# The Queen's Christmas Message



## barryqwalsh

The Queen recorded her Christmas message seated at a desk in Buckingham Palace’s 18th Century Room


Reflecting on the past 12 months, our monarch said during her Christmas Day broadcast: “It is true that the world has had to confront moments of darkness this year, but the Gospel of John contains a verse of great hope, often read at Christmas carol services: ‘The light shines in the darkness, and the darkness has not overcome it’.” The Queen described the festive period as “a time to remember all that we have to be thankful for”.




I watched it here in Australia, it was very inspirational. 

Good on her!


----------



## frigidweirdo

People watch this stuff?


----------



## Moonglow

frigidweirdo said:


> People watch this stuff?


The same ones that watch flies crawling up the wall...


----------



## barryqwalsh

*UK's National Anthem – God Save The Queen Lyrics*
God save our gracious Queen
Long live our noble Queen
God save the Queen
Send her victorious
Happy and glorious
Long to reign over us
God save the Queen

O Lord our God arise
Scatter her enemies
And make them fall
Confound their politics
Frustrate their knavish tricks
On Thee our hopes we fix
God save us all

Thy choicest gifts in store
On her be pleased to pour
Long may she reign
May she defend our laws
And ever give us cause
To sing with heart and voice
God save the Queen

Not in this land alone
But be God's mercies known
From shore to shore
Lord make the nations see
That men should brothers be
And form one family
The wide world over

From every latent foe
From the assassins blow
God save the Queen
O'er her thine arm extend
For Britain's sake defend
Our mother, prince, and friend
God save the Queen

Lord grant that Marshal Wade
May by thy mighty aid
Victory bring
May he sedition hush
And like a torrent rush
Rebellious Scots to crush
God save the King


----------



## barryqwalsh

frigidweirdo said:


> People watch this stuff?




Her Majesty the Queen is also Queen of Canada, your neighbors.

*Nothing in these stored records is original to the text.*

### src/rtl/modexp_pkg.sv
package modexp_pkg;
  typedef enum logic [1:0] {
    SEL_BASE = 2'd0,
    SEL_MOD  = 2'd1,
    SEL_EXP  = 2'd2,
    SEL_RES  = 2'd3
  } mem_sel_e;

  typedef enum logic [2:0] {
    ST_IDLE,
    ST_RED_BASE,
    ST_RED_ONE,
    ST_SCAN,
    ST_SQR,
    ST_MUL,
    ST_OUT,
    ST_DONE
  } ctl_state_e;
endpackage

### src/rtl/modexp_store.sv
module modexp_store #(
  parameter int WORD_W = 16,
  parameter int WORDS  = 4,
  parameter int AW     = (WORDS > 1) ? $clog2(WORDS) : 1
) (
  input  logic                    clk,
  input  logic                    rst_n,
  input  logic                    wr_en,
  input  logic [1:0]              sel,
  input  logic [AW-1:0]           addr,
  input  logic [WORD_W-1:0]       wdata,
  output logic [WORDS*WORD_W-1:0] base_v,
  output logic [WORDS*WORD_W-1:0] mod_v,
  output logic [WORDS*WORD_W-1:0] exp_v,
  output logic [WORD_W-1:0]       rdata_op
);
  localparam int VW = WORDS * WORD_W;

  logic [VW-1:0] vec_q [3];
  logic          addr_ok;

  assign addr_ok = int'(addr) < WORDS;

  // one operand memory per select code; the result code maps to none
  for (genvar k = 0; k < 3; k++) begin : g_mem
    always_ff @(posedge clk or negedge rst_n) begin
      if (!rst_n) begin
        vec_q[k] <= '0;
      end else if (wr_en && addr_ok && (int'(sel) == k)) begin
        vec_q[k][int'(addr)*WORD_W +: WORD_W] <= wdata;
      end
    end
  end

  assign base_v = vec_q[0];
  assign mod_v  = vec_q[1];
  assign exp_v  = vec_q[2];

  always_comb begin
    rdata_op = '0;
    if (addr_ok && sel != 2'd3) rdata_op = vec_q[sel][int'(addr)*WORD_W +: WORD_W];
  end
endmodule

### src/rtl/modexp_reduce.sv
module modexp_reduce #(
  parameter int W   = 64,
  parameter int NBW = $clog2(W + 1)
) (
  input  logic           clk,
  input  logic           rst_n,
  input  logic           go,
  input  logic [W-1:0]   val,
  input  logic [W-1:0]   m,
  input  logic [NBW-1:0] nbits,
  output logic           busy,
  output logic           done,
  output logic [W-1:0]   res
);
  // computes (val * 2^nbits) mod m by feeding val followed by nbits zeros
  function automatic logic [W:0] red_step(logic [W:0] r, logic b, logic [W-1:0] md);
    logic [W+1:0] t;
    t = {r, b};
    if (t >= {2'b00, md}) t = t - {2'b00, md};
    return t[W:0];
  endfunction

  logic [W:0]     r_q;
  logic [W-1:0]   sh_q;
  logic [W-1:0]   m_q;
  logic [NBW:0]   cnt_q;
  logic           run_q;
  logic           done_q;
  logic [NBW:0]   shamt;
  logic           last_step;

  assign shamt     = (NBW+1)'(W) - {1'b0, nbits};
  assign last_step = run_q && (cnt_q <= (NBW+1)'(1));

  always_ff @(posedge clk or negedge rst_n) begin
    if (!rst_n) begin
      r_q    <= '0;
      sh_q   <= '0;
      m_q    <= '0;
      cnt_q  <= '0;
      run_q  <= 1'b0;
      done_q <= 1'b0;
    end else begin
      done_q <= last_step;
      if (go && !run_q) begin
        r_q   <= '0;
        sh_q  <= val << shamt;
        m_q   <= m;
        cnt_q <= {nbits, 1'b0};
        run_q <= 1'b1;
      end else if (run_q) begin
        r_q   <= red_step(r_q, sh_q[W-1], m_q);
        sh_q  <= sh_q << 1;
        cnt_q <= cnt_q - 1'b1;
        if (last_step) run_q <= 1'b0;
      end
    end
  end

  assign busy = run_q;
  assign done = done_q;
  assign res  = r_q[W-1:0];

  a_r3_red_go_idle: assert property (@(posedge clk) disable iff (!rst_n)
    go |-> !run_q);
  a_r5_red_reduced: assert property (@(posedge clk) disable iff (!rst_n)
    done |-> (r_q < {1'b0, m_q}));
endmodule

### src/rtl/modexp_mont_mul.sv
module modexp_mont_mul #(
  parameter int W   = 64,
  parameter int NBW = $clog2(W + 1)
) (
  input  logic           clk,
  input  logic           rst_n,
  input  logic           go,
  input  logic [W-1:0]   a,
  input  logic [W-1:0]   b,
  input  logic [W-1:0]   m,
  input  logic [NBW-1:0] nbits,
  output logic           busy,
  output logic           done,
  output logic [W-1:0]   res
);
  localparam int SW = W + 2;

  // one radix-2 Montgomery iteration: add a_i*b, make even with m, halve
  function automatic logic [SW-1:0] mont_step(logic [SW-1:0] s, logic ai,
                                              logic [W-1:0] bb, logic [W-1:0] md);
    logic [SW-1:0] t;
    t = s + (ai ? {2'b00, bb} : '0);
    if (t[0]) t = t + {2'b00, md};
    return t >> 1;
  endfunction

  logic [SW-1:0]  s_q;
  logic [W-1:0]   a_q, b_q, m_q;
  logic [NBW-1:0] cnt_q;
  logic           run_q, fin_q, done_q;

  always_ff @(posedge clk or negedge rst_n) begin
    if (!rst_n) begin
      s_q    <= '0;
      a_q    <= '0;
      b_q    <= '0;
      m_q    <= '0;
      cnt_q  <= '0;
      run_q  <= 1'b0;
      fin_q  <= 1'b0;
      done_q <= 1'b0;
    end else begin
      done_q <= fin_q;
      if (go && !run_q && !fin_q) begin
        s_q   <= '0;
        a_q   <= a;
        b_q   <= b;
        m_q   <= m;
        cnt_q <= nbits;
        run_q <= 1'b1;
      end else if (run_q) begin
        s_q   <= mont_step(s_q, a_q[0], b_q, m_q);
        a_q   <= a_q >> 1;
        cnt_q <= cnt_q - 1'b1;
        if (cnt_q <= NBW'(1)) begin
          run_q <= 1'b0;
          fin_q <= 1'b1;
        end
      end else if (fin_q) begin
        if (s_q >= {2'b00, m_q}) s_q <= s_q - {2'b00, m_q};
        fin_q <= 1'b0;
      end
    end
  end

  assign busy = run_q | fin_q;
  assign done = done_q;
  assign res  = s_q[W-1:0];

  a_r3_mul_go_idle: assert property (@(posedge clk) disable iff (!rst_n)
    go |-> !busy);
  a_r3_mul_reduced: assert property (@(posedge clk) disable iff (!rst_n)
    done |-> (s_q < {2'b00, m_q}));
endmodule

### src/rtl/modexp_engine.sv
module modexp_engine
  import modexp_pkg::*;
#(
  parameter int WORD_W    = 16,
  parameter int MAX_WORDS = 4,
  localparam int AW       = (MAX_WORDS > 1) ? $clog2(MAX_WORDS) : 1,
  localparam int NW_W     = $clog2(MAX_WORDS + 1)
) (
  input  logic              clk,
  input  logic              rst_n,
  input  logic              start,
  input  logic [NW_W-1:0]   n_words,
  output logic              busy,
  output logic              done,
  input  logic              host_we,
  input  logic [1:0]        host_sel,
  input  logic [AW-1:0]     host_addr,
  input  logic [WORD_W-1:0] host_wdata,
  output logic [WORD_W-1:0] host_rdata
);
  localparam int MAX_BITS = WORD_W * MAX_WORDS;
  localparam int NBW      = $clog2(MAX_BITS + 1);
  localparam int BIW      = (MAX_BITS > 1) ? $clog2(MAX_BITS) : 1;

  function automatic logic [NBW-1:0] len_bits(logic [NW_W-1:0] nw);
    int w;
    w = int'(nw);
    if (w < 1) w = 1;
    if (w > MAX_WORDS) w = MAX_WORDS;
    return NBW'(w * WORD_W);
  endfunction

  function automatic logic [MAX_BITS-1:0] low_mask(logic [NBW-1:0] nb);
    logic [MAX_BITS-1:0] mk;
    for (int i = 0; i < MAX_BITS; i++) mk[i] = (i < int'(nb));
    return mk;
  endfunction

  ctl_state_e          state_q;
  logic [NBW-1:0]      nb_q;
  logic [BIW-1:0]      bidx_q;
  logic [MAX_BITS-1:0] x_q, gr_q;
  logic                pend_q;

  logic [MAX_BITS-1:0] base_v, mod_v, exp_v, mask;
  logic [MAX_BITS-1:0] mod_m, base_m, exp_m;
  logic [WORD_W-1:0]   rdata_op;

  // named internal events
  logic accept_start, e_bit, last_bit, in_mul_st, in_red_st;
  logic mul_go, mul_busy, mul_done, red_go, red_busy, red_done;
  logic [MAX_BITS-1:0] mul_b, red_val, mul_res, red_res;

  assign accept_start = start && (state_q == ST_IDLE);
  assign busy         = (state_q != ST_IDLE);
  assign done         = (state_q == ST_DONE);

  modexp_store #(.WORD_W(WORD_W), .WORDS(MAX_WORDS), .AW(AW)) u_store (
    .clk(clk), .rst_n(rst_n), .wr_en(host_we && !busy), .sel(host_sel),
    .addr(host_addr), .wdata(host_wdata),
    .base_v(base_v), .mod_v(mod_v), .exp_v(exp_v), .rdata_op(rdata_op)
  );

  assign mask   = low_mask(nb_q);
  assign mod_m  = mod_v & mask;
  assign base_m = base_v & mask;
  assign exp_m  = exp_v & mask;
  assign e_bit    = exp_m[bidx_q];
  assign last_bit = (bidx_q == '0);

  assign in_red_st = (state_q == ST_RED_BASE) || (state_q == ST_RED_ONE);
  assign in_mul_st = (state_q == ST_SQR) || (state_q == ST_MUL) || (state_q == ST_OUT);
  assign red_go    = in_red_st && !pend_q;
  assign mul_go    = in_mul_st && !pend_q;
  assign red_val   = (state_q == ST_RED_BASE) ? base_m : MAX_BITS'(1);

  always_comb begin
    case (state_q)
      ST_MUL:  mul_b = gr_q;
      ST_OUT:  mul_b = MAX_BITS'(1);
      default: mul_b = x_q;
    endcase
  end

  modexp_reduce #(.W(MAX_BITS), .NBW(NBW)) u_reduce (
    .clk(clk), .rst_n(rst_n), .go(red_go), .val(red_val), .m(mod_m),
    .nbits(nb_q), .busy(red_busy), .done(red_done), .res(red_res)
  );

  modexp_mont_mul #(.W(MAX_BITS), .NBW(NBW)) u_mul (
    .clk(clk), .rst_n(rst_n), .go(mul_go), .a(x_q), .b(mul_b), .m(mod_m),
    .nbits(nb_q), .busy(mul_busy), .done(mul_done), .res(mul_res)
  );

  always_ff @(posedge clk or negedge rst_n) begin
    if (!rst_n) begin
      state_q <= ST_IDLE;
      nb_q    <= NBW'(WORD_W);
      bidx_q  <= '0;
      x_q     <= '0;
      gr_q    <= '0;
      pend_q  <= 1'b0;
    end else begin
      case (state_q)
        ST_IDLE: if (accept_start) begin
          nb_q    <= len_bits(n_words);
          pend_q  <= 1'b0;
          state_q <= ST_RED_BASE;
        end
        ST_RED_BASE: if (red_done) begin
          gr_q    <= red_res;
          pend_q  <= 1'b0;
          state_q <= ST_RED_ONE;
        end
        ST_RED_ONE: if (red_done) begin
          x_q     <= red_res;
          pend_q  <= 1'b0;
          bidx_q  <= BIW'(nb_q - 1'b1);
          state_q <= ST_SCAN;
        end
        ST_SCAN: begin
          if (e_bit) state_q <= ST_SQR;
          else if (last_bit) state_q <= ST_OUT;
          else bidx_q <= bidx_q - 1'b1;
        end
        ST_SQR, ST_MUL: if (mul_done) begin
          x_q    <= mul_res;
          pend_q <= 1'b0;
          if (state_q == ST_SQR && e_bit) begin
            state_q <= ST_MUL;
          end else if (last_bit) begin
            state_q <= ST_OUT;
          end else begin
            bidx_q  <= bidx_q - 1'b1;
            state_q <= ST_SQR;
          end
        end
        ST_OUT: if (mul_done) begin
          x_q     <= mul_res;
          pend_q  <= 1'b0;
          state_q <= ST_DONE;
        end
        default: state_q <= ST_IDLE;
      endcase
      if (mul_go || red_go) pend_q <= 1'b1;
    end
  end

  always_comb begin
    if (host_sel == SEL_RES) begin
      host_rdata = (int'(host_addr) < MAX_WORDS)
                   ? x_q[int'(host_addr)*WORD_W +: WORD_W] : '0;
    end else begin
      host_rdata = rdata_op;
    end
  end

  a_r6_busy_after_start: assert property (@(posedge clk) disable iff (!rst_n)
    (start && !busy) |=> busy);
  a_r6_done_one_cycle: assert property (@(posedge clk) disable iff (!rst_n)
    done |=> (!done && !busy));
  a_r8_busy_until_done: assert property (@(posedge clk) disable iff (!rst_n)
    (busy && !done) |=> busy);
  a_r7_store_frozen: assert property (@(posedge clk) disable iff (!rst_n)
    busy |=> ($stable(base_v) && $stable(mod_v) && $stable(exp_v)));
  a_r3_result_reduced: assert property (@(posedge clk) disable iff (!rst_n)
    done |-> (x_q < mod_m));
  a_r3_single_engine: assert property (@(posedge clk) disable iff (!rst_n)
    !(mul_busy && red_busy));
endmodule

### config.mk
export PLATFORM = sky130hd
export DESIGN_NAME = modexp_engine
export DESIGN_NICKNAME = d
export VERILOG_FILES = /design/src/rtl/modexp_pkg.sv /design/src/rtl/modexp_store.sv /design/src/rtl/modexp_reduce.sv /design/src/rtl/modexp_mont_mul.sv /design/src/rtl/modexp_engine.sv
export SDC_FILE = /design/constraint.sdc
export NUM_CORES = 2
export LEC_CHECK = 0
export BUFFER_PORTS_ARGS = -buffer_cell sky130_fd_sc_hd__buf_2
export CAP_MARGIN = 25
export CORE_ASPECT_RATIO = 0.75
export CORE_MARGIN = 3
export CORE_UTILIZATION = 70
export CTS_BUF_LIST = sky130_fd_sc_hd__clkbuf_16
export CTS_CLUSTER_DIAMETER = 80
export CTS_CLUSTER_SIZE = 20
export DETAILED_ROUTE_END_ITERATION = 6
export PLACE_DENSITY = 0.87
export SLEW_MARGIN = 20
export SYNTH_ARGS = -nofsm -noshare
export SYNTH_HDL_FRONTEND = slang
export SYNTH_HIERARCHICAL = 1
export SYNTH_SLANG_ARGS = --single-unit
### constraint.sdc
create_clock -name clk -period 12.4 [get_ports clk]
set_input_delay 2.48 -clock clk [delete_from_list [all_inputs] [get_ports clk]]
set_output_delay 2.48 -clock clk [all_outputs]
set_load 0.02 [all_outputs]
==> summary.md <==
| Metric | Value |
|---|---|
| P&R area growth vs syn | 1.84% |
| Crit path DAT | 5.18 ns |
| IO Pins | 45 |
| First-pass GRT wire length | 311 mm |
| Clock transition at path regs | 0.08 ns |
| Hold-fix buffers at CTS | 0 |
| Clk_skew | 0.0489 ns |
| Wire per inst | 27.7 um |
| H-tree levels | 2 |
| Critical Path Sink Type | output pin |
| Max cap viols | 0 |
| Pin count of the biggest net entering global routing | 172 |
| Post-DP HPWL | 158 mm |
| Tcrit/Tclk final | 61.8% |
| Sequential Power Share | 57.5% |
| CTS tree | built |
| Tot Pwr | 4560 uW |
| Final std cells w/o fill | 7,592 |
| Layout cell share with drive strength beyond 1 | 6.43% |
| CTS buffer count | 49 |
| Net Switching | 1120 uW |
| Max stage delay on crit path | 0.70 ns |
| RSZ-0062 raised after global routing | false |
| Initial antenna violation count | 23 |
| # port buffers | 44 |
| Iter 0 DRT Violations | 9,069 |
| Starting Density | 71.4% |
| CTS-repair resized insts | 0 |
| Fin nets | 6,767 |
| Site Rows | 90 |
| Slew @ Worst Pin | 1.26 ns |
| GRT Residual Overflow | 0 |
| CP Class | input port to output pin |
| Clock latency on the worst-skew pair | 0.68 ns |
| CTS sink count | 804 |
| Mapped Avg Cell Area | 8.48 um^2 |
| Placement Setup Slack | 4.84 ns |
| Failing checks | DRC |
| Cell area after synthesis | 58,100 um^2 |
| CP Max Fanout | 42 |
| Clock Tree Buf Depth | 3 |
| Post-DP Area | 57,600 um^2 |
| Root Driver | clkbuf_16 |
| Sw Ratio | 24.6% |
| Synth warnings | 6 |
| Internal | 3440 uW |
| Worst path cell trace | buf_4, buf_4, mux2i_1, o2bb2ai_1, mux4_2, mux2_2, buf_2 |
| CP max stage cell | buf_4 |
| Slew Limit Headroom | 15.0% |
| Power per cell area | 77.0 nW/um^2 |
| DR DRC count | 63 |
| Final TNS setup | 0 ns |
| Fin worst setup slack | 4.74 ns |
| Clk network pwr share | 38.0% |
| Fill cells | 6,161 |
| GPL Wtd Cong | 1.09 |
| Post-CTS setup buffer count | 0 |
| Max Freq | 131 MHz |
| Die H | 255 um |
| 1st-pass router iterations | 7 |
| Cells after Synth | 6,851 |
| Final setup violating endpoints | 0 |
| LEAKAGE | 0.0279 uW |
| Die Area | 86,500 um^2 |
| Hold/Removal Path Class | flop to flop |
| Placed cells | 7,517 |
| All-layer global routing usage | 46.8% |
| Count of final hold-check violations | 0 |
| Part of the power in combinational logic | 4.5% |
| Core region area | 81,300 um^2 |
| Status | finished, violations left |
| Routed via count | 54,600 |
| Die X | 339 um |
| Reg2Reg Setup Slack | 5.24 ns |
| CP dominant cell by count | buf_4 |
| Vias in the first global route | 50,100 |
| Critical Path Start Type | input port |
| Slew Limit Fails | 0 |
| Antenna Nets Post-Route | 0 |
| Tmin final | 7.66 ns |
| Worst IR drop on VDD | 0.135 mV |
| Vias/cell | 7.19 |
| Fin area | 59,100 um^2 |
| Crit path required time | 9.92 ns |
| Routed WL | 210 mm |
==> cells in the final DEF, fill, tap and decap left out, types with 97 or more instances in the layout <==
master   count
ha_1       266
a21o_1     167
mux2i_1    281
dfrtp_1    801
a22oi_1    107
o21ai_0    678
inv_1      241
nand3_1     97
nand2_1   1261
mux2_2      98
nor2_1     278
and2_1     179
a21oi_1    441
xnor2_1    142
xor2_1      99
==> power by group through the flow <==
stage	Sequential, uW	Combinational, uW	Clock, uW
after floorplan	2670	109	0
after global routing	2620	218	1810
after global placement	2670	183	0
after detailed placement	2670	186	0
after CTS	2620	186	1720
final	2620	204	1730
==> per-layer routing <==
metal  global-route usage (%)  vias up  routed length, um
met2                     63.5     4316              82900
met5                        0        -                222
li1                         -    23500                  -
met3                     20.2      712              35600
met1                     65.6    26000              81000
met4                     18.7       24              10600
==> flip-flops by register name, summed over array words and instances (netlist names), 6 cells and up <==
register        count
bidx_q              6
gr_q               64
u_mul/a_q          64
u_mul/b_q          64
u_mul/cnt_q         7
u_mul/m_q          64
u_mul/s_q          66
u_reduce/cnt_q      8
u_reduce/m_q       64
u_reduce/r_q       65
u_reduce/sh_q      64
u_store/base_v     64
u_store/exp_v      64
u_store/mod_v      64
x_q                64
==> worst paths after layout <==
| kind | endpoint | start | cells past startpoint |
|---|---|---|---|
| setup / recovery | host_rdata[7] | host_sel[1] | 7 |
| hold / removal | u_mul/b_q[40] | u_mul/b_q[40] | 2 |
| setup reg to reg | u_mul/s_q[61] | u_mul/a_q[0] | 23 |
| hold reg to reg | u_mul/b_q[40] | u_mul/b_q[40] | 2 |
| max in group asynchronous | nb_q[4] | rst_n | 4 |
| min in group asynchronous | u_reduce/sh_q[0] | rst_n | 1 |
==> area by class of cell <==
type / count / area (um^2) / area share (%)
Antenna cell: 6 / 15.0 / 0.0254
Clock buffer: 51 / 1280 / 2.16
Clock inverter: 13 / 144 / 0.243
Inverter: 245 / 920 / 1.55
Multi-Input combinational cell: 5254 / 34400 / 58.2
Sequential cell: 804 / 20100 / 34.0
Tap cell: 1104 / 1380 / 2.34
Timing Repair Buffer: 115 / 877 / 1.48
==> critical path: cells and delay by family <==
kind | cells | cell delay, ns
multiplexers | 3 | 1.19
buffers and inverters | 3 | 1.36
AO/OA/AOI/OAI | 1 | 0.11
==> stage by stage <==
stage / hold slack [ns] / utilization, %
floorplan: 0.432 / -
CTS: 0.475 / 72.6
global route: 0.502 / 72.7
global placement: 0.454 / 70.8
finish: 0.474 / 72.7
detailed placement: 0.454 / 70.8
(Power assumes the default switching activity.)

The Queen is Head of State of the UK and 15 other Commonwealth realms. The elder daughter of King George VI and Queen Elizabeth, she was born in 1926 and became Queen at the age of 25, and has reigned through more than five decades of enormous social change and development. The Queen is married to Prince Philip, Duke of Edinburgh and has four children and eight grandchildren.


----------



## frigidweirdo

barryqwalsh said:


> frigidweirdo said:
> 
> 
> 
> People watch this stuff?
> 
> 
> 
> 
> 
> Her Majesty the Queen is also Queen of Canada, your neighbors.
> 
> The Queen is Head of State of the UK and 15 other Commonwealth realms. The elder daughter of King George VI and Queen Elizabeth, she was born in 1926 and became Queen at the age of 25, and has reigned through more than five decades of enormous social change and development. The Queen is married to Prince Philip, Duke of Edinburgh and has four children and eight grandchildren.
Click to expand...


I know who the queen is, I just wonder why someone would waste their Christmas Day watching her speak (and it's pre-recorded anyway)


----------



## barryqwalsh

*Royal Family attend Sandringham Christmas church service*






Members of the Royal Family have attended the Christmas Day service at church on the Sandringham estate.

Led by the Queen, who arrived in a Bentley, the royals made their way from Sandringham House to St Mary Magdalene Church for the traditional service.

The other members of the family made the short journey on foot.

Hundreds of well-wishers had gathered in the rain to catch a glimpse of the monarch and other senior members of the Royal Family.

The Queen, who arrived in Norfolk by train last week, wore a red coat and hat with fur trim, and held a matching umbrella.

Royal Family attend Sandringham Christmas church service - BBC News


----------



## barryqwalsh

*The Queen's Christmas Broadcasts to the Commonwealth*


----------



## il Tupe

The King's Xmas message


----------



## barryqwalsh

barryqwalsh said:


> *The Queen's Christmas Broadcasts to the Commonwealth*




American should rejoin the Commonwealth, and you too could enjoy The Christmas Broadcasts to the Commonwealth. 

Perhaps, we could rename it, The Holiday 
Broadcasts to the Commonwealth?


----------



## ThirdTerm

Prince William, Kate Middleton, Prince George & Princess Charlotte's Christmas card is here.


----------



## barryqwalsh

*Panti's Christmas Message beats The Queen's annual speech in Christmas Day ratings*


----------



## Tommy Tainant

Christmas has been strained in the royal household since Philip had Diana killed.


----------



## Moonglow

Tommy Tainant said:


> Christmas has been strained in the royal household since Philip had Diana killed.


About time to off Mum...


----------



## Tommy Tainant

They really are an embarrassment to a modern society. They are the biggest set of scroungers in the world and a cause for national cringe.


----------